Northwest Voices | Letters to the Editor
Zip line proposed in Lincoln Park
An outrageous proposal
Thanks to The Times for its article on July 4, “Looking askance at zip-line plans,” [NWWednesday], regarding the Seattle Park Department’s consideration of a proposal to commercialize and privatize part of Lincoln Park with a zip line.
We are outraged that the Park Department, entrusted to preserve and protect our parks, would even consider such a plan and that they would keep it a secret for almost a year.
Lincoln Park is one of our jewels, with its magnificent setting on Puget Sound and its abundant natural vegetation and wildlife. It is sacred space to us — a place to be deeply refreshed and recharged.
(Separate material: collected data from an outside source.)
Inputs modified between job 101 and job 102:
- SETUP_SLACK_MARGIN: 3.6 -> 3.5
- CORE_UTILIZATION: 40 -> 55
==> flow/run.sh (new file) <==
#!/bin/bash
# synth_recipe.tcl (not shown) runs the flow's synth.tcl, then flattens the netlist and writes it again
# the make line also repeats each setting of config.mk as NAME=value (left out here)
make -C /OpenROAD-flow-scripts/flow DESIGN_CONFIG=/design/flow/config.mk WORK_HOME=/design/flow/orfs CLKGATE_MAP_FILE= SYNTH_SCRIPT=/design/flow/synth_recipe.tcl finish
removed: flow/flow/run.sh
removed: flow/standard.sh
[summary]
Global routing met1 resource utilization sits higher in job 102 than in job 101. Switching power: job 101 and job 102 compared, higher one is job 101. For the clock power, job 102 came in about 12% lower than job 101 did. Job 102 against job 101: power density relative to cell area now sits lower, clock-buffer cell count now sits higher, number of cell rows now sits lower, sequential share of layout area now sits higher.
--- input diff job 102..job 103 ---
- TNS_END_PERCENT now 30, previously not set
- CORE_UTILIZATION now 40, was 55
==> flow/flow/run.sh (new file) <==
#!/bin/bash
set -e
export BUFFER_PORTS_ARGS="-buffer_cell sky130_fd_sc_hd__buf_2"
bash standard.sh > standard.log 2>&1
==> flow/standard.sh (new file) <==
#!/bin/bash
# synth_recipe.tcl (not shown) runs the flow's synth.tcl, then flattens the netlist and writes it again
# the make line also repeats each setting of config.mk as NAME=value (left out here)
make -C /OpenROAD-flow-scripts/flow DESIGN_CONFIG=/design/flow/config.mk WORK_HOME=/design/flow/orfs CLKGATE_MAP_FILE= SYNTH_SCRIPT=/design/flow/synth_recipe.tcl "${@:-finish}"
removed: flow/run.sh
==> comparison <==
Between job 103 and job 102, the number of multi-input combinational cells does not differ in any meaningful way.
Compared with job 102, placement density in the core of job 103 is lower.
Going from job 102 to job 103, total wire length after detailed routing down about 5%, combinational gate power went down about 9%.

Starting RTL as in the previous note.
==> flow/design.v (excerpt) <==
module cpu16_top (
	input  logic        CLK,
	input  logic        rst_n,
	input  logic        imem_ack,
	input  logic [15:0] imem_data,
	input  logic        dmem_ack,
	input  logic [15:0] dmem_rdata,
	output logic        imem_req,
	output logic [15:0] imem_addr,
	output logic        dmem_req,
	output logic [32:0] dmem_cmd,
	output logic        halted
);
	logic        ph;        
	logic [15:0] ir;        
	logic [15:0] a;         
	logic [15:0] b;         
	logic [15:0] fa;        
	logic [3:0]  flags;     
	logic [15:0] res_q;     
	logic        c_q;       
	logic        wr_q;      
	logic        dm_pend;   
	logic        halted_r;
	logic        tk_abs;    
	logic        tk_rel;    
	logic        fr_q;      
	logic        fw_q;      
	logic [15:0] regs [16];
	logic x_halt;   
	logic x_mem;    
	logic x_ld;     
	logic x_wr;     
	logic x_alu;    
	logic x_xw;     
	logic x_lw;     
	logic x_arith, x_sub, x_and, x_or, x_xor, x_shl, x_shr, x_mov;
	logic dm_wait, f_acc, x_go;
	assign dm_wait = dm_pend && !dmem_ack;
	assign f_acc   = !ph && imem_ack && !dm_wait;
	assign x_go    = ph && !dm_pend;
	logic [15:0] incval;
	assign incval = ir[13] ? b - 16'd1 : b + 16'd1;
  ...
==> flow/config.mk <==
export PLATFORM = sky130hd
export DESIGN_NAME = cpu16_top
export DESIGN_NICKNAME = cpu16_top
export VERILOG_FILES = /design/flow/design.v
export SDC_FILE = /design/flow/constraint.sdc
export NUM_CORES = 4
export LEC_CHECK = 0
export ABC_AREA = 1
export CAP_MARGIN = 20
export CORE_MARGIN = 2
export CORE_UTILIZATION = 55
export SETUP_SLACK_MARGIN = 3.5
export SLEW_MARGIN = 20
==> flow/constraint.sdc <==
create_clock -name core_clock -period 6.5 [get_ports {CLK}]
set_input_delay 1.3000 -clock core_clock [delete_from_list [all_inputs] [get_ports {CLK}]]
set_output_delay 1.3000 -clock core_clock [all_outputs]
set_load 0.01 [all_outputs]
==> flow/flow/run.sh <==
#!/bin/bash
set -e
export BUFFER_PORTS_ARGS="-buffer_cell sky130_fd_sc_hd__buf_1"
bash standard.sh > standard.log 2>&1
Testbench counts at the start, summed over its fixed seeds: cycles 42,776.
It must not be endangered and polluted with such a spurious moneymaking scheme.
Nothing feeds our souls and lifts our spirits quite like nature; our parks, which offer us spiritual riches, must not be transgressed and violated for “thirty pieces of silver.”
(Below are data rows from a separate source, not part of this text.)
Background: an optimization exercise with open tools, aiming at small area. Do not read the settings as production practice.
Only simulation tests tie the RTL to the original design; equivalence was not proved.
The flow treats the clock pin as an ideal source, which a real chip does not have.
No activity file was given, so power comes from the tool's default toggle rates.

<file path="flow/design.v">
module msu_out_collector #(
    parameter int AXI_LEN        = 32,
    parameter int T_LEN          = 64,
    parameter int SQ_OUT_BITS    = 1024,
    parameter int TIMEOUT_CYCLES = 256
) (
    input  logic                   clk,
    input  logic                   reset,
    input  logic                   start_xfer,
    input  logic                   s_axis_tvalid,
    output logic                   s_axis_tready,
    input  logic [AXI_LEN-1:0]     s_axis_tdata,
    input  logic [AXI_LEN/8-1:0]   s_axis_tkeep,
    output logic                   res_valid,
    input  logic                   res_ready,
    output logic [T_LEN-1:0]       res_t,
    output logic [SQ_OUT_BITS-1:0] res_sq,
    output logic                   res_err,
    output logic                   res_timeout,
    output logic                   busy,
    output logic [31:0]            result_count
);
    localparam int T_WORDS   = T_LEN / AXI_LEN;
    localparam int SQ_WORDS  = SQ_OUT_BITS / AXI_LEN;
    localparam int OUT_COUNT = T_WORDS + SQ_WORDS;
    localparam int BUF_W     = T_LEN + SQ_OUT_BITS;
    localparam int CNT_W     = $clog2(OUT_COUNT);
    logic [BUF_W-1:0]   shift_reg;
    logic [CNT_W-1:0]   word_cnt_reg;
    logic               start_pending_reg;
    logic               tready_reg;
    logic               res_valid_reg;
    logic               res_err_reg;
    logic               busy_reg;
    logic [31:0]        result_count_reg;
    logic               accept;
    logic               last_word;
    logic               take;
    logic               begin_collect;
    logic               end_collect;
    localparam int STALL_W = $clog2(TIMEOUT_CYCLES);
    logic [STALL_W-1:0] stall_cnt_reg;
    logic               res_timeout_reg;
    logic               stall_end;
    assign stall_end = tready_reg && !s_axis_tvalid &&
                       (stall_cnt_reg == STALL_W'(TIMEOUT_CYCLES - 1));
    assign accept        = tready_reg && s_axis_tvalid;
    assign last_word     = (word_cnt_reg == CNT_W'(OUT_COUNT - 1));
    assign take          = res_valid_reg && res_ready;
    assign begin_collect = (!busy_reg && start_xfer) ||
                           (take && (start_pending_reg || start_xfer));
    assign end_collect   = (accept && last_word) || stall_end;
    always_ff @(posedge clk) begin
        if (accept)
            shift_reg <= {s_axis_tdata, shift_reg[BUF_W-1:AXI_LEN]};
    end
    always_ff @(posedge clk) begin
        if (begin_collect)
            word_cnt_reg <= '0;
        else if (accept)
            word_cnt_reg <= word_cnt_reg + CNT_W'(1);
    end
    always_ff @(posedge clk) begin
        if (begin_collect || accept)
            stall_cnt_reg <= '0;
        else
            stall_cnt_reg <= stall_cnt_reg + STALL_W'(1);
    end
    always_ff @(posedge clk or negedge reset) begin
        if (!reset) begin
            start_pending_reg <= 1'b0;
            tready_reg        <= 1'b0;
            res_valid_reg     <= 1'b0;
            res_err_reg       <= 1'b0;
            busy_reg          <= 1'b0;
            result_count_reg  <= '0;
            res_timeout_reg   <= 1'b0;
        end else begin
            if (begin_collect)
                start_pending_reg <= 1'b0;
            else if (busy_reg && start_xfer)
                start_pending_reg <= 1'b1;
            if (begin_collect)
                tready_reg <= 1'b1;
            else if (end_collect)
                tready_reg <= 1'b0;
            if (end_collect)
                res_valid_reg <= 1'b1;
            else if (take)
                res_valid_reg <= 1'b0;
            if (begin_collect)
                busy_reg <= 1'b1;
            else if (take)
                busy_reg <= 1'b0;
            if (begin_collect)
                res_err_reg <= 1'b0;
            else if ((accept && !(&s_axis_tkeep)) || stall_end)
                res_err_reg <= 1'b1;
            if (begin_collect)
                res_timeout_reg <= 1'b0;
            else if (stall_end)
                res_timeout_reg <= 1'b1;
            if (take)
                result_count_reg <= result_count_reg + 32'd1;
        end
    end
    assign s_axis_tready = tready_reg;
    assign res_valid     = res_valid_reg;
    assign res_err       = res_err_reg;
    assign busy          = busy_reg;
    assign result_count  = result_count_reg;
    assign res_t         = shift_reg[T_LEN-1:0];
    assign res_sq        = shift_reg[BUF_W-1:T_LEN];
    assign res_timeout = res_timeout_reg;
endmodule
</file>
<file path="flow/flow/run.sh">
#!/bin/bash
# Standard ORFS layout with: the port buffers made of the smallest buffer
# cell, IO pins one track apart (so a smaller die fits all 1166 ports), and a
# clock tree of small buffers with larger sink clusters and no dummy loads.
set -euo pipefail
bash standard.sh \
  'BUFFER_PORTS_ARGS=-buffer_cell sky130_fd_sc_hd__buf_1' \
  'PLACE_PINS_ARGS=-min_distance 1 -min_distance_in_tracks' \
  'CTS_ARGS=-sink_clustering_enable -repair_clock_nets -dont_use_dummy_load -sink_clustering_size 20 -sink_clustering_max_diameter 60 -buf_list {sky130_fd_sc_hd__clkbuf_8}' \
  finish > std_flow.log 2>&1
</file>
<file path="flow/standard.sh">
#!/bin/bash
# synth_recipe.tcl (not shown) runs the flow's synth.tcl, then flattens the netlist and writes it again
# the make line also repeats each setting of config.mk as NAME=value (left out here)
make -C /OpenROAD-flow-scripts/flow DESIGN_CONFIG=/design/flow/config.mk WORK_HOME=/design/flow/orfs CLKGATE_MAP_FILE= SYNTH_SCRIPT=/design/flow/synth_recipe.tcl "${@:-finish}"
</file>
<file path="flow/config.mk">
export PLATFORM = sky130hd
export DESIGN_NAME = msu_out_collector
export DESIGN_NICKNAME = msu_out_collector
export VERILOG_FILES = /design/flow/design.v
export SDC_FILE = /design/flow/constraint.sdc
export NUM_CORES = 4
export LEC_CHECK = 0
export CAP_MARGIN = 20
export CORE_AREA = 5 5 265 265
export DIE_AREA = 0 0 270 270
export SLEW_MARGIN = 20
</file>
<file path="flow/constraint.sdc">
create_clock -name core_clock -period 4.0 [get_ports {clk}]
set_input_delay 0.8000 -clock core_clock [delete_from_list [all_inputs] [get_ports {clk}]]
set_output_delay 0.8000 -clock core_clock [all_outputs]
set_load 0.01 [all_outputs]
</file>
==> flow_metrics.py, run 1 <==
metrics = {
    "grt": {
        "overflow": 0,
        "grt_pass1_wl_mm": 134.2,
        "grt_antenna_before_repair": 1,
        "grt_use_total_pct": 25.56,
        "grt_max_degree": 88,
        "grt_pass1_vias": 18467,
    },
    "run_status": {
        "status": "no timing/DRC/antenna violations",
    },
    "finish": {
        "postLayoutCoreUtil_pct": 62.10,
        "fin_area_um2": 41710,
        "drive_gt1_share_pct": 4.025,
        "largest_reg_flops": 1088,
        "areaGrowthSynthToFinish_pct": 19.39,
        "nets": 2606,
        "mostFrequentLayoutCells": "1164 x buf_1, 1088 x edfxtp_1, 71 x clkbuf_8",
        "layout_commonest_cell": "buf_1",
        "fillers": 4883,
        "finalNonFillerCells": 3433,
    },
    "clocking": {
        "path_clk_slew_ns": 0.12,
        "cts_sinks": 1140,
        "cts_tree": "done",
        "cts_post_setup_buffers_inserted": 0,
        "clk_path_buf_depth": 3,
        "clock_latency_ns": 0.67,
        "ctsHoldBuffers": 0,
        "htree_num_levels": 3,
        "numCtsBuffers": 71,
        "clock-root-buffer": "clkbuf_8",
        "cts_resized": 0,
    },
    "power_and_ir_drop": {
        "seqPwrFrac_pct": 65.4,
        "power_frac_clock_pct": 18.6,
        "intPower_mw": 18.38,
        "p_leak_nw": 13.50,
        "swShare_pct": 29.36,
        "pwr-share-comb_pct": 16.0,
        "p_per_area_nw_per_um2": 623.7,
        "irDropWorstVdd_v": 0.0003797,
        "p_sw_mw": 7.637,
    },
    "timing": {
        "timing.hold.ws_ns": 0.2488,
        "final-hold-violation-count": 0,
        "finClkSkew_ns": 0.08073,
        "fin_tns_setup_ns": 0,
        "setup_viol": 0,
        "worst_slew_pin_slew_ns": 0.8409,
        "min_period_ns": 2.318,
        "period_share_pct": 57.95,
        "clock.fmax_ghz": 0.4314,
        "rsz0062_at_grt": "no",
        "slew_viol_final": 0,
        "relSlewSlack_pct": 43.94,
    },
    "drt": {
        "drtPass1Iterations": 5,
        "wl_per_cell_um": 28.39,
        "via_per_inst": 5.407,
        "dr_total_vias": 18562,
        "drc": 0,
        "postRouteAntennaNets": 0,
        "wl_met3_mm": 16.54,
        "routed_wirelength_mm": 97.45,
        "wl_met2_mm": 39.82,
        "drtIter0Drc": 1843,
        "top_layer": "met4",
        "m1WireLength_mm": 32.04,
    },
    "critical_path": {
        "end_kind": "output pin",
        "reg2reg_slack_ns": 1.90,
        "crit_arrival_ns": 1.52,
        "startpoint": "shift_reg[552]",
        "cp-endpoint": "res_sq[488]",
        "cp.buffers_inverters": 1,
        "critical_path.max_stage_delay_ns": 0.46,
        "cp_num_cells": 1,
        "crit_family": "buffers and inverters",
        "path_max_fanout": 2,
        "critical_path.startpoint_type": "register",
        "reg2reg_depth": 2,
        "worst_ep_required_time_ns": 3.20,
        "cp_cell_sequence": "buf_1",
        "r2r_end": "shift_reg[391]",
        "crit_slowest_cell": "buf_1",
        "criticalPathCategory": "register to output pin",
        "reg2reg_from": "tready_reg",
    },
    "die": {
        "die_y_um": 270,
        "dieArea_um2": 72900,
        "core_um2": 67160,
        "std_cell_rows": 95,
        "start_util_pct": 52.01,
        "ios": 1166,
        "die_w_um": 270,
    },
    "flow_run": {
        "cap_violations": 0,
    },
    "place": {
        "gp_congestion": 0.9694,
        "dpl.cell_count": 3361,
        "place_area_um2": 40730,
        "hpwlAfterDp_mm": 75.14,
        "io_buffer_count": 1165,
    },
    "synthesis": {
        "yosys_warnings": 1,
        "synth-main-ff-cell": "edfxtp_1",
        "synthCells": 1302,
        "yosys_register_bits": 1140,
        "avgSynthCellArea_um2": 26.83,
        "synth_cell_types": 29,
        "syn_area_um2": 34930,
        "seq_area_frac_synth_pct": 97.05,
        "syn_nets": 1347,
        "synthArstFlopShare_pct": 3.333,
        "synth_edf_count": 1088,
    },
    "hold_path": {
        "min_path_type": "input port to async pin",
    },
}
==> cell usage after synthesis, types with 2 or more instances <==
cell type | count | area, um^2
xnor2_1 | 30 | 262.8
nor2_1 | 23 | 86.33
and2_1 | 6 | 37.54
nand4_1 | 18 | 112.6
inv_1 | 6 | 22.52
nor3_1 | 4 | 20.02
ha_1 | 4 | 50.05
edfxtp_1 | 1088 | 32670
and4_1 | 2 | 17.52
or2_2 | 2 | 12.51
clkbuf_1 | 3 | 11.26
nand3_1 | 13 | 65.06
nor4_1 | 2 | 12.51
dfrtp_1 | 38 | 950.9
dfxtp_1 | 14 | 280.3
nand2_1 | 19 | 71.32
a211oi_1 | 2 | 15.01
buf_2 | 2 | 10.01
xor2_1 | 12 | 105.1
and3_1 | 5 | 31.28
==> through the flow <==
step,worst slack (ns),power (mW)
final,1.682,26.01
after global placement,1.411,21.23
after global routing,1.570,27.03
after floorplan,-0.3891,18.84
after detailed placement,1.375,21.35
after CTS,1.687,26.14
==> per-layer routing <==
| metal | track usage [%] | vias to the layer above |
|---|---|---|
| met5 | 0.2632 | - |
| met4 | 19.17 | 0 |
| met3 | 16.98 | 350 |
| met2 | 34.52 | 1344 |
| met1 | 28.61 | 9257 |
| li1 | - | 7611 |
==> power groups by stage <==
stage	Clock, mW	Sequential [mW]	Combinational (mW)
after global placement	0	17.2	4.06
after global routing	5.52	17.2	4.28
after CTS	5.05	17.0	4.08
after floorplan	0	18.1	0.715
final	4.85	17.0	4.16
after detailed placement	0	17.3	4.07
==> worst min-delay path by stage <==
stage                     startpoint                to  cells past startpoint  slack, ns
CTS                  s_axis_tdata[2]   shift_reg[1058]                      1       0.19
finish                         reset          busy_reg                      1       0.25
global route        s_axis_tdata[28]   shift_reg[1084]                      1       0.20
detailed placement    shift_reg[471]    shift_reg[439]                      0       0.43
global placement      shift_reg[135]    shift_reg[103]                      0       0.43
floorplan           stall_cnt_reg[0]  stall_cnt_reg[0]                      1       0.43
==> cell families (layout without fill, tap and decap cells) <==
logic type	Yosys count	count (layout)	synth area share, %
DFF	1140	1140	97.05
and+or+nand+nor	97	97	1.451
xor gates and xnor gates	42	42	1.053
buffers and inverters	11	1268	0.1254
AOI/OAI and AO/OA	7	7	0.1469
adders and majority gates	4	4	0.1433
muxes	1	1	0.02866
other	0	1	0
==> cell type report <==
cell class                 instances  area (um^2)  share of cell area, %
clock buffer                      71        977.2                  2.343
antenna                            1        2.502               0.006000
sequential                      1140        33900                  81.29
inverter                           6        22.52                0.05400
timing repair buffer            1191         4720                  11.32
tap                              873         1092                  2.619
multi-input combinational        151        988.4                  2.370
==> run 2, diff against run 1 <==
--- a/flow/design.v
+++ b/flow/design.v
@@ -29,6 +29,7 @@
     logic [CNT_W-1:0]   word_cnt_reg;
     logic               start_pending_reg;
     logic               tready_reg;
+    logic               tready_n_reg;    
     logic               res_valid_reg;
     logic               res_err_reg;
     logic               busy_reg;
@@ -50,9 +51,11 @@
     assign begin_collect = (!busy_reg && start_xfer) ||
                            (take && (start_pending_reg || start_xfer));
     assign end_collect   = (accept && last_word) || stall_end;
+    logic hold;
+    assign hold = tready_n_reg || !s_axis_tvalid;
     always_ff @(posedge clk) begin
-        if (accept)
-            shift_reg <= {s_axis_tdata, shift_reg[BUF_W-1:AXI_LEN]};
+        shift_reg <= (shift_reg & {BUF_W{hold}}) |
+                     ({s_axis_tdata, shift_reg[BUF_W-1:AXI_LEN]} & {BUF_W{accept}});
     end
     always_ff @(posedge clk) begin
         if (begin_collect)
@@ -70,6 +73,7 @@
         if (!reset) begin
             start_pending_reg <= 1'b0;
             tready_reg        <= 1'b0;
+            tready_n_reg      <= 1'b1;
             res_valid_reg     <= 1'b0;
             res_err_reg       <= 1'b0;
             busy_reg          <= 1'b0;
@@ -84,6 +88,10 @@
                 tready_reg <= 1'b1;
             else if (end_collect)
                 tready_reg <= 1'b0;
+            if (begin_collect)
+                tready_n_reg <= 1'b0;
+            else if (end_collect)
+                tready_n_reg <= 1'b1;
             if (end_collect)
                 res_valid_reg <= 1'b1;
             else if (take)
==> run 2 against run 1 <==
  * First-iteration DRC count grew 30%
  * Setup slack got worse by 0.048 ns
  * Critical path depth unchanged
  * Largest cell class unchanged
==> flow_metrics.py, run 2 <==
metrics = {
    "drt": {
        "wl_per_cell_um": 28.42,
        "postRouteAntennaNets": 0,
        "dr_total_vias": 27981,
        "routed_wirelength_mm": 129.1,
        "drtPass1Iterations": 6,
        "drc": 0,
        "via_per_inst": 6.158,
        "drtIter0Drc": 2388,
    },
    "die": {
        "core_um2": 67160,
        "std_cell_rows": 95,
        "die_w_um": 270,
        "start_util_pct": 51.65,
        "dieArea_um2": 72900,
        "die_y_um": 270,
        "ios": 1166,
    },
    "synthesis": {
        "syn_area_um2": 34690,
        "yosys_warnings": 1,
        "syn_nets": 2675,
        "seq_area_frac_synth_pct": 66.41,
        "yosys_register_bits": 1141,
        "synth-main-ff-cell": "dfxtp_1",
        "synthCells": 2630,
        "synthTopCellsByCount": "1102 x dfxtp_1, 1088 x a22o_1, 129 x buf_2",
        "avgSynthCellArea_um2": 13.19,
        "synth_most_common_cell": "dfxtp_1",
        "synth_cell_types": 32,
        "post-synth-top-area-cell": "dfxtp_1",
        "synth_edf_count": 0,
        "ys_top_cells_by_area": "dfxtp_1 64%, a22o_1 27%, dfrtp_1 2.7%",
        "synthArstFlopShare_pct": 3.418,
        "synth_top_cell_area_share_pct": 63.60,
    },
    "timing": {
        "period_share_pct": 59.15,
        "finClkSkew_ns": 0.05132,
        "final-hold-violation-count": 0,
        "rsz0062_at_grt": "no",
        "setup_viol": 0,
        "fin_tns_setup_ns": 0,
        "clock.fmax_ghz": 0.4226,
        "relSlewSlack_pct": 33.41,
        "min_period_ns": 2.366,
        "slew_viol_final": 0,
        "worst_slew_pin_slew_ns": 0.9989,
    },
    "place": {
        "gp_congestion": 0.9904,
        "hpwlAfterDp_mm": 96.19,
        "io_buffer_count": 1165,
        "place_area_um2": 39720,
    },
    "critical_path": {
        "path_max_fanout": 3,
        "crit_arrival_ns": 1.57,
        "crit_family": "buffers and inverters",
        "cp.buffers_inverters": 1,
        "critical_path.startpoint_type": "register",
        "cp_cell_sequence": "buf_1",
        "crit_slowest_cell": "buf_1",
        "end_kind": "output pin",
        "critical_path.max_stage_delay_ns": 0.48,
        "criticalPathCategory": "register to output pin",
        "worst_ep_required_time_ns": 3.20,
    },
    "clocking": {
        "clk_path_buf_depth": 3,
        "cts_tree": "done",
        "htree_num_levels": 3,
        "cts_sinks": 1141,
        "clock_latency_ns": 0.69,
        "path_clk_slew_ns": 0.12,
        "cts_post_setup_buffers_inserted": 0,
        "numCtsBuffers": 71,
        "clock-root-buffer": "clkbuf_8",
        "ctsHoldBuffers": 0,
        "cts_resized": 0,
    },
    "finish": {
        "nets": 3715,
        "layout_commonest_cell": "buf_1",
        "fin_area_um2": 40710,
        "largest_reg_flops": 1088,
        "areaGrowthSynthToFinish_pct": 17.35,
        "drive_gt1_share_pct": 3.571,
        "mostFrequentLayoutCells": "1164 x buf_1, 1102 x dfxtp_1, 1088 x a22o_1",
        "fillers": 5665,
    },
    "run_status": {
        "status": "no timing/DRC/antenna violations",
    },
    "hold_path": {
        "min_path_type": "input port to async pin",
    },
    "grt": {
        "grt_pass1_vias": 26442,
        "grt_max_degree": 198,
        "grt_use_total_pct": 33.09,
        "overflow": 0,
        "grt_pass1_wl_mm": 184.9,
        "grt_antenna_before_repair": 3,
    },
    "power_and_ir_drop": {
        "irDropWorstVdd_v": 0.0005287,
        "finalPower_mw": 34.75,
        "p_leak_nw": 15.87,
        "p_per_area_nw_per_um2": 853.6,
    },
    "flow_run": {
        "cap_violations": 0,
    },
}
[run 2: power by group]
part,total (mW),internal [mW],switching (mW)
clock,4.98,1.61,3.37
combinational,11.0,4.15,6.85
sequential,18.8,15.0,3.79
[run 2: worst paths after layout]
path / start / end / slack (ns) / cells past startpoint
worst min-delay path: reset / result_count_reg[30] / 0.23 / 1
max in group asynchronous: reset / result_count_reg[22] / 3.20 / 1
worst max register to register: tready_n_reg / shift_reg[1066] / 1.83 / 4
worst min register to register: shift_reg[11] / shift_reg[11] / 0.47 / 1
worst max-delay path: shift_reg[536] / res_sq[472] / 1.63 / 1
min in group core_clock: s_axis_tdata[13] / shift_reg[1069] / 0.32 / 2
[run 2: layer usage]
layer  wire [um]  vias to the layer above  global-route usage (%)
li1            -                    12137                       -
met1       48930                    13858                   39.88
met2       54170                     1578                   47.58
met3       16450                      408                   15.69
met4        9571                        0                   20.95
met5           0                        -                  0.3947
[run 2: cells by family after synthesis]
logic type	after synthesis	synth area share [%]
mux	2	0.06132
simple gates	96	1.537
flops	1141	66.41
compound gates	1097	27.64
xor+xnor	42	1.060
buf+inv	248	3.149
fa+ha+maj	4	0.1443
[run 2: layout make-up]
class,instances,area [um^2],share of cell area [%]
diodes,3,7.507,0.01844
clock buffers,71,977.2,2.401
inverters,4,15.01,0.03688
multi-input cells,1241,10570,25.96
flip-flops and latches,1141,23040,56.60
well taps,873,1092,2.683
repair buffers,1211,5007,12.30
[run 2: metrics by stage]
stage	cells	hold slack [ns]	worst slack (ns)	util, %
floorplan	2630	0.4297	2.142	-
global placement	4470	0.4427	1.515	59.15
detailed placement	4470	0.4570	1.488	59.15
CTS	4541	0.2344	1.655	60.60
global route	4544	0.2826	1.582	60.61
finish	4544	0.2286	1.634	60.61
==> run 3, diff against run 2 <==
--- a/flow/flow/run.sh
+++ b/flow/flow/run.sh
@@ -6,5 +6,5 @@
 bash standard.sh \
   'BUFFER_PORTS_ARGS=-buffer_cell sky130_fd_sc_hd__buf_1' \
   'PLACE_PINS_ARGS=-min_distance 1 -min_distance_in_tracks' \
-  'CTS_ARGS=-sink_clustering_enable -repair_clock_nets -dont_use_dummy_load -sink_clustering_size 20 -sink_clustering_max_diameter 60 -buf_list {sky130_fd_sc_hd__clkbuf_8}' \
+  'CTS_ARGS=-sink_clustering_enable -repair_clock_nets -dont_use_dummy_load -sink_clustering_size 16 -sink_clustering_max_diameter 60 -buf_list {sky130_fd_sc_hd__clkbuf_8}' \
   finish > std_flow.log 2>&1
==> run 3 against run 2 <==
  * Combinational power hardly changed
  * Synthesized area did not move
  * Via count up 0.44%
  * Sequential share of layout area decreased by 0.23 points
  * Hold slack better by 0.0082 ns
  * Register-to-register slack barely moved
  * First-iteration DRC count decreased by 0.71%
  * Critical path type unchanged
  * Critical endpoint is now res_sq[438]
— Mary Parlato Gunderson, Seattle
Stating the facts
Park users are unwilling to pay more to support their parks. Lincoln Park gives us a specific example of how this plays out when the funding isn’t there, and someone thinks creatively. One park user suggested that a zip line privileged the few at the cost of all those who’d rather have a quiet, peaceful park without the intrusion of those who might make noise.
As users are unwilling to fill the hole left in the budget, and as that hole is roughly $70,000 deep, let’s look at what will happen to your quiet, peaceful park if you remain unwilling to face reality or enter the spirit of compromise and negotiation.
The park will close, and chain-link fences will be built across the entrances, and the park will no longer be either maintained or patrolled; the park will begin to attract vandals; the park will become a haven for homeless people; the park will develop a well-deserved reputation as a dangerous place, where crime is common; and the park will become a dump site for anything that someone doesn’t feel like taking to the transfer station.
Think I’m overstating the facts? Ask your local ranger what happens to large pieces of unpatrolled, unmaintained, undeveloped, urban woodland. One zip line, in a small area of Lincoln Park, could save it for you. Or you could stand on your principles, lose your park, and put bars on your windows.